As you can see, the order of instructions in the bytecode does not match the execution order.
For example, the return opcode is in the middle of the bytecode, while it is the end of the exection.
Therefore some parts must have a goto to resume the execution at the correct point.
For example, the basic block for the case that the argument of the switch opcode is 5 ends at offset 0xa6
and has a goto command to subtract 0x45 from the current offset.
But that ends up beeing offset 0x61? No, it does not. To increase your confusion, you have to know,
that offset arguments for opcodes are always in 16-bit units, while the offset used by androguard are counted in 8-bit units.
That means, that you have to subtract 0x8a, which indeed returns to offset 0x1c in the bytecode.
Warning
The offset units used are sometimes a little bit inconsistent across androguard! If you find some inconsistent behaviour, please report it as an issue.

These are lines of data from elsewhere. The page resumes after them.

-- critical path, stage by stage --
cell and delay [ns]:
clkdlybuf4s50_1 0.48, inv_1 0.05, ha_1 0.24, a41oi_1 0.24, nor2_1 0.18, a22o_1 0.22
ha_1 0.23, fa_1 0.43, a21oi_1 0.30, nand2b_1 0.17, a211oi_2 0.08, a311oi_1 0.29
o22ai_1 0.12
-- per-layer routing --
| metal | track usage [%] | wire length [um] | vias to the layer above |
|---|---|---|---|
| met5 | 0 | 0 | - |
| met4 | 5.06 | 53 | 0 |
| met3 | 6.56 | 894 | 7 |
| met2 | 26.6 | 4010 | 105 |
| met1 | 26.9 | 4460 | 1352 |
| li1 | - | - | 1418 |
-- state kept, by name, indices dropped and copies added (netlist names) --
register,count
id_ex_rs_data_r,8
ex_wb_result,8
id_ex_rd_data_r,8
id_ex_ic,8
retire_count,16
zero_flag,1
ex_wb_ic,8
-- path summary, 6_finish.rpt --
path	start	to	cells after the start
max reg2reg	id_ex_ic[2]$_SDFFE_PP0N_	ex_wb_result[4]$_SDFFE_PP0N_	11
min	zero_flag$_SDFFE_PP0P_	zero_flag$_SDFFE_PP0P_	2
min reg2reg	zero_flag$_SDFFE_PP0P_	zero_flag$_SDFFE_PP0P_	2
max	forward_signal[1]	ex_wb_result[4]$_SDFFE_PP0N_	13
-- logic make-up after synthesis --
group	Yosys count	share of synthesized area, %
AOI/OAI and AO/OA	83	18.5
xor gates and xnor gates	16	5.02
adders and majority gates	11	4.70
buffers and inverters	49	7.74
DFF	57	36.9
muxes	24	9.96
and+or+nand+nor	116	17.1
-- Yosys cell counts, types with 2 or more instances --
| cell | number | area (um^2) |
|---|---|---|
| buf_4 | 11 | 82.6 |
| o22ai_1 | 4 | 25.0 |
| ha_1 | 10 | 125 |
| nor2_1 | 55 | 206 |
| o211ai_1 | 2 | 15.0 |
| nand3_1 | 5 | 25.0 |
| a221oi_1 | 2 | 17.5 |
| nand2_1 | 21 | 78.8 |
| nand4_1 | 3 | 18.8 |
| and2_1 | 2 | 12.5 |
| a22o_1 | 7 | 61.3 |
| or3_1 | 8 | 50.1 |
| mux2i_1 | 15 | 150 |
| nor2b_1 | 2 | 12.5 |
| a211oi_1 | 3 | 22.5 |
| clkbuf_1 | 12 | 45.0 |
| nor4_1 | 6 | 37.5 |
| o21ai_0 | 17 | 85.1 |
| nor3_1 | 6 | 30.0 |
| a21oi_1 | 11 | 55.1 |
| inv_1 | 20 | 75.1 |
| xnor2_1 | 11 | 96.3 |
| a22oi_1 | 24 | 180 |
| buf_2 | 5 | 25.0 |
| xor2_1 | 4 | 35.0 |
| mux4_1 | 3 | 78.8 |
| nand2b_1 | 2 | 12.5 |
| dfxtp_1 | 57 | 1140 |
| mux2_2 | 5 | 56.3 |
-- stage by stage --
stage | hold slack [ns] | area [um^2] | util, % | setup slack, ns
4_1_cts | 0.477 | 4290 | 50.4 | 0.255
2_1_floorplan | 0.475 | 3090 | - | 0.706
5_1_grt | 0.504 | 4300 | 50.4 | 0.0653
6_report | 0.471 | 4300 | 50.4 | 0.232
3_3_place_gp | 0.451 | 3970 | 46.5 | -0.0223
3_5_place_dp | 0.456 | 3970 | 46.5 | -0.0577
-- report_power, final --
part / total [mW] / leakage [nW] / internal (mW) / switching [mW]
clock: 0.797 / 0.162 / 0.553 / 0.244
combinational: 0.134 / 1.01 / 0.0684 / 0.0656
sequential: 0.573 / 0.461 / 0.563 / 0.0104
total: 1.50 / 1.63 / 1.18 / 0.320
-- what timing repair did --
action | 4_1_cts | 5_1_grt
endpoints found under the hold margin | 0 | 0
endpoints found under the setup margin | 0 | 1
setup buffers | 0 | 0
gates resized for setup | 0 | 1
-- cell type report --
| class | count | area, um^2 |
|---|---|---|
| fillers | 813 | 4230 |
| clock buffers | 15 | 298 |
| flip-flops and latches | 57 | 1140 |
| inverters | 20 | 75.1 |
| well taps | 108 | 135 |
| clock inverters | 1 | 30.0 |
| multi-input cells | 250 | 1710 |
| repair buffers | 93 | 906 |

To conclude, let’s take a look at the actual Java source code of this particular method:
public static void main(String [] z) {
int a = 5;
switch(a)
{
case 1:
case 2:
System.out.println("1 || 2");
break;
case 3:
System.out.print("3 || ");
case 4:
default:
System.out.println("4");
break;
case 5:
System.out.println("5");
}
TestDefaultPackage p = new TestDefaultPackage();
TestInnerClass t = p.new TestInnerClass(3, 4);
TestInnerClass.TestInnerInnerClass t2 = t.new TestInnerInnerClass(3, 4);
System.out.println("t.a = " + t.a);
}
Can you see how each Basic block belongs to a different path in the code?